Oil Surges to Settle at Three-Month High on Bullish Outlook

Global Energy

Oil prices climbed to their highest in three months on Thursday after a closely watched oil forecaster predicted prices would climb to $75 over the next two years, adding to early gains notched after a rally in Chinese stocks worries about Syria.

PIRA Energy Group, a closely watched forecaster that predicted the collapse in oil prices a year ago, said it sees crude prices at $70 per barrel by the end of 2016 and $75 a barrel in 2017.

Brent crude oil futures <LCOc1> closed up $1.72 at $53.05 a barrel, while U.S. crude futures <CLc1> closed up $1.62 at $49.43 a barrel.

Earlier, crude prices climbed on buoyant Chinese equity markets and as Russia's military involvement in Syria brought a geopolitical risk premium into the market.

Chinese stock markets rose 3 percent after a week-long holiday, the biggest rise in two trading weeks.

"Sentiment regarding China appears to have shifted of late and we feel that further stability in the Chinese stock market will limit downside price follow-through across the energy complex," said Jim Ritterbusch, president of Galena, Illinois-based Ritterbusch & Associates.

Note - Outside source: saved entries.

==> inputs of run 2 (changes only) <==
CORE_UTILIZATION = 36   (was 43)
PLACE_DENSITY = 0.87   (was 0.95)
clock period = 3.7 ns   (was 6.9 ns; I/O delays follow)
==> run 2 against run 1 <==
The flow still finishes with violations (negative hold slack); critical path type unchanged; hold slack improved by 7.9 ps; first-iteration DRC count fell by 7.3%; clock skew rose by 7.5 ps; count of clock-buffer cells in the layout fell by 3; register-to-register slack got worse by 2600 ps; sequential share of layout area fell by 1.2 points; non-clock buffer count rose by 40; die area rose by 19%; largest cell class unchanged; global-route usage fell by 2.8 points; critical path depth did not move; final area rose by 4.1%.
==> src/rtl/pwm_cmd_decoder_if.sv <==
// pwm_cmd_decoder_if: received-byte stream from the UART into the command decoder
interface pwm_cmd_decoder_if;
  logic [7:0] rx_data;
  logic rx_valid;
  modport master (output rx_data, rx_valid);
  modport slave (input rx_data, rx_valid);
endinterface

==> src/rtl/pwm_byte_timer.sv <==
// pwm_byte_timer: inter-byte idle counter with a single-cycle expiry strobe
module pwm_byte_timer #(
  parameter int TIMEOUT_CYCLES = 100000
) (
  input  logic clk,
  input  logic reset,
  input  logic i_clear,
  input  logic i_enable,
  output logic o_expired
);
  localparam int W = $clog2(TIMEOUT_CYCLES);
  localparam logic [W-1:0] LAST = W'(TIMEOUT_CYCLES - 1);
  logic [W-1:0] r_cnt;
  assign o_expired = i_enable && !i_clear && r_cnt == LAST;
  // count idle cycles while a frame is open; a byte or expiry restarts the count
  always_ff @(posedge clk)
    if (reset || i_clear || o_expired) r_cnt <= '0;
    else if (i_enable) r_cnt <= r_cnt + W'(1);
endmodule

==> src/rtl/pwm_cmd_decoder.sv <==
// pwm_cmd_decoder: parses UART command frames into the per-channel PWM width bank; PWM_CMD_CHECKSUM_EN adds the trailing XOR checksum byte
module pwm_cmd_decoder import pwm_pkg::*; #(
  parameter int NUM_CH = 8,
  parameter int TIMEOUT_CYCLES = 100000
) (
  input  logic                    clk,
  input  logic                    reset,
  pwm_cmd_decoder_if.slave        i_rx,
  output logic [NUM_CH*PWM_W-1:0] o_pulse_widths,
  output logic [NUM_CH*PWM_W-1:0] o_cycle_widths,
  output logic                    o_frame_ok,
  output logic                    o_frame_err
);
  pwm_state_e r_state;
  logic [7:0] r_ch, r_cw_h;
  logic [PWM_W-1:0] r_pw;
  logic [NUM_CH-1:0][PWM_W-1:0] r_pw_bank, r_cw_bank;
  logic r_ok, r_err;
  logic w_expired, w_last, w_good, w_bad_ch;
  logic [PWM_W-1:0] w_cw;
`ifdef PWM_CMD_CHECKSUM_EN
  logic [7:0] r_cw_l, r_csum;
  assign w_last = r_state == ST_CSUM;
  assign w_cw   = {r_cw_h, r_cw_l};
  assign w_good = r_csum == i_rx.rx_data && r_pw <= w_cw;
  // running XOR over CH..CW_L (CH restarts it) and the low cycle-width byte
  always_ff @(posedge clk)
    if (reset) begin
      r_csum <= '0;
      r_cw_l <= '0;
    end else if (i_rx.rx_valid) begin
      r_csum <= r_state == ST_CH ? i_rx.rx_data : r_csum ^ i_rx.rx_data;
      r_cw_l <= r_state == ST_CW_L ? i_rx.rx_data : r_cw_l;
    end
`else
  assign w_last = r_state == ST_CW_L;
  assign w_cw   = {r_cw_h, i_rx.rx_data};
  assign w_good = r_pw <= w_cw;
`endif
  assign w_bad_ch       = int'(i_rx.rx_data) >= NUM_CH;
  assign o_pulse_widths = r_pw_bank;
  assign o_cycle_widths = r_cw_bank;
  assign o_frame_ok     = r_ok;
  assign o_frame_err    = r_err;
  pwm_byte_timer #(.TIMEOUT_CYCLES(TIMEOUT_CYCLES)) u_timer (
    .clk(clk),
    .reset(reset),
    .i_clear(i_rx.rx_valid || r_state == ST_IDLE),
    .i_enable(r_state != ST_IDLE),
    .o_expired(w_expired)
  );
  // frame FSM, staging registers and atomic per-channel commit; a byte always beats a timeout
  always_ff @(posedge clk) begin
    if (reset) begin
      r_state   <= ST_IDLE;
      r_ch      <= '0;
      r_pw      <= '0;
      r_cw_h    <= '0;
      r_pw_bank <= '0;
      r_cw_bank <= '0;
      r_ok      <= 1'b0;
      r_err     <= 1'b0;
    end else begin
      r_ok  <= 1'b0;
      r_err <= 1'b0;
      if (i_rx.rx_valid && w_last) begin
        r_ok    <= w_good;
        r_err   <= !w_good;
        r_state <= ST_IDLE;
        for (int n = 0; n < NUM_CH; n++)
          if (w_good && r_ch == 8'(n)) begin
            r_pw_bank[n] <= r_pw;
            r_cw_bank[n] <= w_cw;
          end
      end else if (i_rx.rx_valid) begin
        case (r_state)
          ST_IDLE: r_state <= i_rx.rx_data == PWM_SYNC_BYTE ? ST_CH : ST_IDLE;
          ST_CH: begin
            r_ch    <= i_rx.rx_data;
            r_err   <= w_bad_ch;
            r_state <= w_bad_ch ? ST_IDLE : ST_PW_H;
          end
          ST_PW_H: begin
            r_pw[15:8] <= i_rx.rx_data;
            r_state    <= ST_PW_L;
          end
          ST_PW_L: begin
            r_pw[7:0] <= i_rx.rx_data;
            r_state   <= ST_CW_H;
          end
          ST_CW_H: begin
            r_cw_h  <= i_rx.rx_data;
            r_state <= ST_CW_L;
          end
          ST_CW_L: r_state <= ST_CSUM;
          default: r_state <= ST_IDLE;
        endcase
      end else if (w_expired) begin
        r_err   <= 1'b1;
        r_state <= ST_IDLE;
      end
    end
  end
endmodule

==> src/flat_wrapper.sv <==
// flat-port wrapper written by rule: the top's interface ports become plain ports
module pwm_cmd_decoder_flat import pwm_pkg::*;
#(
  parameter int NUM_CH = 8,
  parameter int TIMEOUT_CYCLES = 100000
)
  (clk, reset, o_pulse_widths, o_cycle_widths, o_frame_ok, o_frame_err, i_rx_rx_data, i_rx_rx_valid);
  pwm_cmd_decoder_if i_rx_i ();
  input  logic clk;
  input  logic reset;
  output logic [NUM_CH*PWM_W-1:0] o_pulse_widths;
  output logic [NUM_CH*PWM_W-1:0] o_cycle_widths;
  output logic o_frame_ok;
  output logic o_frame_err;
  input wire logic [$bits(i_rx_i.rx_data)-1:0] i_rx_rx_data;
  input wire logic [$bits(i_rx_i.rx_valid)-1:0] i_rx_rx_valid;
  assign i_rx_i.rx_data = i_rx_rx_data;
  assign i_rx_i.rx_valid = i_rx_rx_valid;
  pwm_cmd_decoder #(.NUM_CH(NUM_CH), .TIMEOUT_CYCLES(TIMEOUT_CYCLES)) u_core (.clk(clk), .reset(reset), .i_rx(i_rx_i), .o_pulse_widths(o_pulse_widths), .o_cycle_widths(o_cycle_widths), .o_frame_ok(o_frame_ok), .o_frame_err(o_frame_err));
endmodule
`src/rtl/output_token_writer_pkg.sv`:
```
// Shared types and constants for the output token writer and its capture queue.
package output_token_writer_pkg;

    typedef enum logic [1:0] {
        IDLE  = 2'b00,
        WR_LO = 2'b01,
        WR_HI = 2'b10
    } state_t;

    localparam int unsigned DROP_MAX = 255;

    function automatic int unsigned log2_ceil(input int unsigned value);
        int unsigned r;
        r = 0;
        while ((64'd1 << r) < 64'(value)) r++;
        return r;
    endfunction

endpackage

```
`src/rtl/output_capture_queue.sv`:
```
// Circular capture queue of {result,status} pairs with push/pop/clear and an occupancy count.
module output_capture_queue
    import output_token_writer_pkg::*;
#(
    parameter int unsigned depth = 4,
    parameter int unsigned width = 64
) (
    input  logic                      clk,
    input  logic                      rst,
    input  logic                      clr,
    input  logic                      push,
    input  logic                      pop,
    input  logic [width-1:0]          push_data,
    output logic [width-1:0]          head,
    output logic [log2_ceil(depth):0] count,
    output logic                      full
);

    localparam int unsigned PW = log2_ceil(depth);
    localparam int unsigned CW = PW + 1;

    logic [width-1:0] mem [depth];
    logic [PW-1:0]    rd_ptr;
    logic [PW-1:0]    wr_ptr;

    assign head = mem[rd_ptr];
    assign full = (count == CW'(depth));

    // Pointers wrap naturally because depth is a power of two.
    always_ff @(posedge clk or posedge rst) begin
        if (rst) begin
            rd_ptr <= '0;
            wr_ptr <= '0;
            count  <= '0;
        end else if (clr) begin
            rd_ptr <= '0;
            wr_ptr <= '0;
            count  <= '0;
        end else begin
            if (push) wr_ptr <= wr_ptr + PW'(1);
            if (pop)  rd_ptr <= rd_ptr + PW'(1);
            if (push && !pop)      count <= count + CW'(1);
            else if (!push && pop) count <= count - CW'(1);
        end
    end

    always_ff @(posedge clk) begin
        if (push && !clr) mem[wr_ptr] <= push_data;
    end

endmodule

```
`src/rtl/output_token_writer.sv`:
```
// Serialises captured result/status pairs into lockstep low/high token writes to the output FIFOs.
module output_token_writer
    import output_token_writer_pkg::*;
#(
    parameter int unsigned word_size   = 16,
    parameter int unsigned queue_depth = 4,
    parameter int unsigned buffer_size = 1024
) (
    input  logic                   clk,
    input  logic                   rst,
    input  logic                   en_wr_in,
    input  logic [2*word_size-1:0] result_in,
    input  logic [2*word_size-1:0] status_in,
    input  logic                   clr_in,
    input  logic [word_size-1:0]   pop_out_fifo_result,
    input  logic [word_size-1:0]   pop_out_fifo_status,
    output logic                   wr_out_result,
    output logic [word_size-1:0]   data_out_result,
    output logic                   wr_out_status,
    output logic [word_size-1:0]   data_out_status,
    output logic                   ready_in,
    output logic                   idle,
    output logic                   overflow,
    output logic [7:0]             drop_count
);

    localparam int unsigned TW = 2 * word_size;
    localparam int unsigned CW = log2_ceil(queue_depth) + 1;
    localparam logic [word_size-1:0] BUF_LIM = word_size'(buffer_size);

    state_t          state;
    state_t          state_n;
    logic [CW-1:0]   count;
    logic [2*TW-1:0] head;
    logic            full;
    logic            push;
    logic            pop;
    logic            drop;
    logic            space;
    logic            wr;
    logic [TW-1:0]   hold_r;
    logic [TW-1:0]   hold_s;

    // A full queue drops the strobe even if the head is popped in the same cycle.
    assign push  = en_wr_in && !full && !clr_in;
    assign drop  = en_wr_in && full && !clr_in;
    assign space = (pop_out_fifo_result < BUF_LIM) && (pop_out_fifo_status < BUF_LIM);

    output_capture_queue #(
        .depth (queue_depth),
        .width (2 * TW)
    ) u_queue (
        .clk       (clk),
        .rst       (rst),
        .clr       (clr_in),
        .push      (push),
        .pop       (pop),
        .push_data ({result_in, status_in}),
        .head      (head),
        .count     (count),
        .full      (full)
    );

    always_ff @(posedge clk or posedge rst) begin
        if (rst) state <= IDLE;
        else     state <= state_n;
    end

    always_comb begin
        state_n         = state;
        pop             = 1'b0;
        wr              = 1'b0;
        data_out_result = '0;
        data_out_status = '0;
        case (state)
            IDLE: begin
                if (count != '0) begin
                    pop     = 1'b1;
                    state_n = WR_LO;
                end
            end
            WR_LO: begin
                wr              = space;
                data_out_result = hold_r[word_size-1:0];
                data_out_status = hold_s[word_size-1:0];
                if (space) state_n = WR_HI;
            end
            WR_HI: begin
                wr              = space;
                data_out_result = hold_r[TW-1:word_size];
                data_out_status = hold_s[TW-1:word_size];
                if (space) begin
                    if (count != '0) begin
                        pop     = 1'b1;
                        state_n = WR_LO;
                    end else begin
                        state_n = IDLE;
                    end
                end
            end
            default: state_n = IDLE;
        endcase
        if (clr_in) begin
            pop     = 1'b0;
            state_n = IDLE;
        end
    end

    always_ff @(posedge clk or posedge rst) begin
        if (rst) begin
            hold_r <= '0;
            hold_s <= '0;
        end else if (pop) begin
            hold_r <= head[2*TW-1:TW];
            hold_s <= head[TW-1:0];
        end
    end

    always_ff @(posedge clk or posedge rst) begin
        if (rst) begin
            overflow   <= 1'b0;
            drop_count <= '0;
        end else if (clr_in) begin
            overflow   <= 1'b0;
            drop_count <= '0;
        end else if (drop) begin
            overflow <= 1'b1;
            if (drop_count != 8'(DROP_MAX)) drop_count <= drop_count + 8'd1;
        end
    end

    assign wr_out_result = wr;
    assign wr_out_status = wr;
    assign ready_in      = !full;
    assign idle          = (state == IDLE) && (count == '0);

endmodule

```
`config.mk`:
```
export PLATFORM = sky130hd
export DESIGN_NAME = output_token_writer
export DESIGN_NICKNAME = d
export VERILOG_FILES = /design/src/rtl/output_token_writer_pkg.sv /design/src/rtl/output_capture_queue.sv /design/src/rtl/output_token_writer.sv
export SDC_FILE = /design/constraint.sdc
export NUM_CORES = 1
export LEC_CHECK = 0
export CAP_MARGIN = 40
export CORE_ASPECT_RATIO = 1.2
export CORE_MARGIN = 1
export CORE_UTILIZATION = 40
export CTS_CLUSTER_SIZE = 25
export DETAILED_ROUTE_END_ITERATION = 8
export DONT_BUFFER_PORTS = 1
export GPL_ROUTABILITY_DRIVEN = 0
export GPL_TIMING_DRIVEN = 0
export HOLD_SLACK_MARGIN = 0.06
export PLACE_DENSITY = 0.53
export SLEW_MARGIN = 15
export SYNTH_ARGS = -nofsm -noshare
export SYNTH_HDL_FRONTEND = slang
export SYNTH_HIERARCHICAL = 1
export SYNTH_SLANG_ARGS = --single-unit
```
`constraint.sdc`:
```
create_clock -name clk -period 6.4 [get_ports clk]
set_clock_uncertainty 0.05 [all_clocks]
set_input_delay 1.6 -clock clk [delete_from_list [all_inputs] [get_ports clk]]
set_output_delay 1.6 -clock clk [all_outputs]
set_load 0.005 [all_outputs]
```
# Word level (Yosys, flattened, before mapping)
# Memory sizes are Yosys's and may differ from the RTL's. A register that Yosys moved wholly into a read port is not among the register bits.
# Index checks and enable logic that the tools add are counted.
[word_totals]
mem_bits_rw = 256
register_bits = 18
out_inout_bits = 45
n_memories = 1
input_bits = 100
wordCells = 72
[op_classes]
n_reduce_logical = 24
eq_ne = 7
n_mux = 27
order_cmp = 2
add_sub_neg = 5
[mem_list]
columns = ["memory", "words", "word_bits", "rd", "rd_clocked_by_memory_dff", "write_ports", "line", "rtl"]
rows = [
  ["u_queue.mem", 4, 64, 1, 1, 1, "output_capture_queue.sv:22", "logic [width-1:0] mem [depth];"],
]
[ops]
columns = ["op", "n"]
rows = [
  ["$pmux W16 S2", 2],
  ["$lt A16 B11 Y1 const B", 2],
  ["$mux W8", 3],
  ["$mux W2", 8],
  ["$logic_and A1 B1 Y1", 9],
  ["$mux W1", 9],
  ["$mux W3", 3],
  ["$ne A3 B3 Y1 const B", 3],
  ["$add A8 B1 Y8 const B", 1],
  ["$ne A8 B8 Y1 const B", 1],
  ["$reduce_bool A2 Y1", 4],
  ["$pmux W2 S3", 1],
  ["$reduce_bool A3 Y1", 2],
  ["$add A2 B1 Y2 const B", 2],
  ["$logic_not A1 Y1", 4],
  ["$add A3 B1 Y3 const B", 1],
  ["$eq A3 B3 Y1 const B", 1],
  ["$logic_not A3 Y1", 1],
  ["$reduce_and A3 Y1", 1],
  ["$sub A3 B1 Y3 const B", 1],
  ["$eq A2 B1 Y1 const B", 1],
  ["$eq A2 B2 Y1 const B", 1],
  ["$logic_not A2 Y1", 1],
  ["$pmux W1 S2", 1],
  ["other kinds (2)", 2],
]

# Logic depth before layout (Yosys ltp)
# Gate-level depths: netlist of the first run.
[depth]
word_depth = 9
depth_mapped = 12
mapped_depth_nobuf = 9

# By module
# The synthesis of the first run kept the hierarchy.
[by_module_without_submodules]
columns = ["module", "area_each_um2", "n_inst", "seq_area_each_um2", "cells_per_inst"]
rows = [
  ["output_capture_queue", 9674.3, 1, 7862.5, 380],
  ["output_token_writer", 3606.0, 1, 1876.8, 290],
]

# Worst setup path after synthesis of the first run
# Ideal clock, no wire load.
[synth_timing]
kind = "input-to-reg"
startpoint = "in clr_in"
endpoint = "mem u_queue.mem[0][0] (enable)"
cell_stages = 4
required_ns = 5.921
path_buffers = 1
setup_time_ns = 0.429
setup_slack_ns = 2.243
arrival_ns = 3.678
cell_sequence = "nor3b_1 -> buf_2 -> nor2b_1 -> and2_1"
[synth_between]
elab_chain_len = 5
[synth_lines]
columns = ["item", "line", "rtl"]
rows = [
  ["from (decl)", "output_token_writer.sv:14", "input logic clr_in,"],
  ["$logic_not A1 Y1 *", "output_capture_queue.sv:48, output_token_writer.sv:45", ""],
  ["$logic_and A1 B1 Y1", "output_token_writer.sv:45", "assign push = en_wr_in && !full && !clr_in;"],
  ["$logic_and A1 B1 Y1 *", "output_capture_queue.sv:48", "if (push && !clr) mem[wr_ptr] <= push_data;"],
  ["$mux W1 *", "output_capture_queue.sv:48", ""],
  ["$mux W1 (not written as such) *", "output_capture_queue.sv:48", ""],
  ["to (decl)", "output_capture_queue.sv:22", ""],
]
# Mark *: on every way between the ends. The rest lies on a longest branch, timed or not.

# Worst setup path in the final report of the first run
[layout_timing]
startpoint = "reg state[1]"
endpoint = "out data_out_result[5]"
[layout_between]
elab_chain_len = 2
word_cells_on_any_way = 3
cone_classes = "2 x eq/ne; 1 x mux"
[layout_lines]
columns = ["item", "line", "rtl"]
rows = [
  ["from (decl)", "output_token_writer.sv:31", "state_t state;"],
  ["from (signal assigned)", "output_token_writer.sv:66", "else state <= state_n;"],
  ["$eq A2 B2 Y1 / $eq A2 B1 Y1 (equally long branches)", "output_token_writer.sv:75", "case (state)"],
  ["$pmux W16 S2 *", "output_token_writer.sv:75", ""],
  ["to (decl)", "output_token_writer.sv:18", "output logic [word_size-1:0] data_out_result,"],
]
# Marks and branches as above.

==> results of run 1 <==
==> layer usage <==
| layer | routed length (um) | vias up | track usage |
|---|---|---|---|
| li1 | - | 2739 | - |
| met1 | 10580 | 3235 | 0.2024 |
| met2 | 14590 | 178 | 0.2998 |
| met3 | 2565 | 28 | 0.05862 |
| met4 | 402 | 0 | 0.03929 |
| met5 | 0 | - | 0 |
==> through the flow <==
stage	cell area, um2	utilization
5_1_grt	15120	0.4663
4_1_cts	15120	0.4663
6_report	15130	0.4664
3_5_place_dp	13930	0.4296
2_1_floorplan	13280	-
3_3_place_gp	13790	0.4252
==> how the worst min path moves through the flow <==
stage,from,endpoint,slack [ns]
5_1_grt,hold_r[25],hold_r[25],0.45
6_report,hold_r[25],hold_r[25],0.44
3_5_place_dp,hold_r[25],hold_r[25],0.43
2_1_floorplan,hold_r[22],hold_r[22],0.41
3_3_place_gp,hold_s[4],hold_s[4],0.42
4_1_cts,hold_r[25],hold_r[25],0.44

Syrian troops and allied militia backed by Russian air strikes and cruise missiles attacked rebel forces.

"The situation is getting complicated very quickly and raising the geopolitical risk in the region to a new high," Energy Management Institute analyst Dominick Chirichella said about the conflict in Syria.

"This has caught the attention of the market place (and) is viewed as a situation that could potentially impact the flow of oil from the region as well as degrading the already declining relationship between Russia and the U.S."

Brent is on track to rise more than 10 percent this week, close to its largest weekly increase since early 2009, after oil industry executives warned that this year's fall below $50 would force higher-cost producers to reduce output.

Separately, minutes from the U.S. Federal Reserve's Sept. 16-17 meeting, released on Thursday, showed the Fed's policymaking committee was unsettled by signs of turmoil abroad but did not think this had "materially altered" the outlook for the U.S. economy.

"The Fed minutes had them worrying about inflation even though they still think they can raise rates this year and there are geopolitical concerns, but I think there is a focus on production destruction in the United States and that is also helping lift prices," said Phil Flynn, analyst at Price Futures Group in Chicago.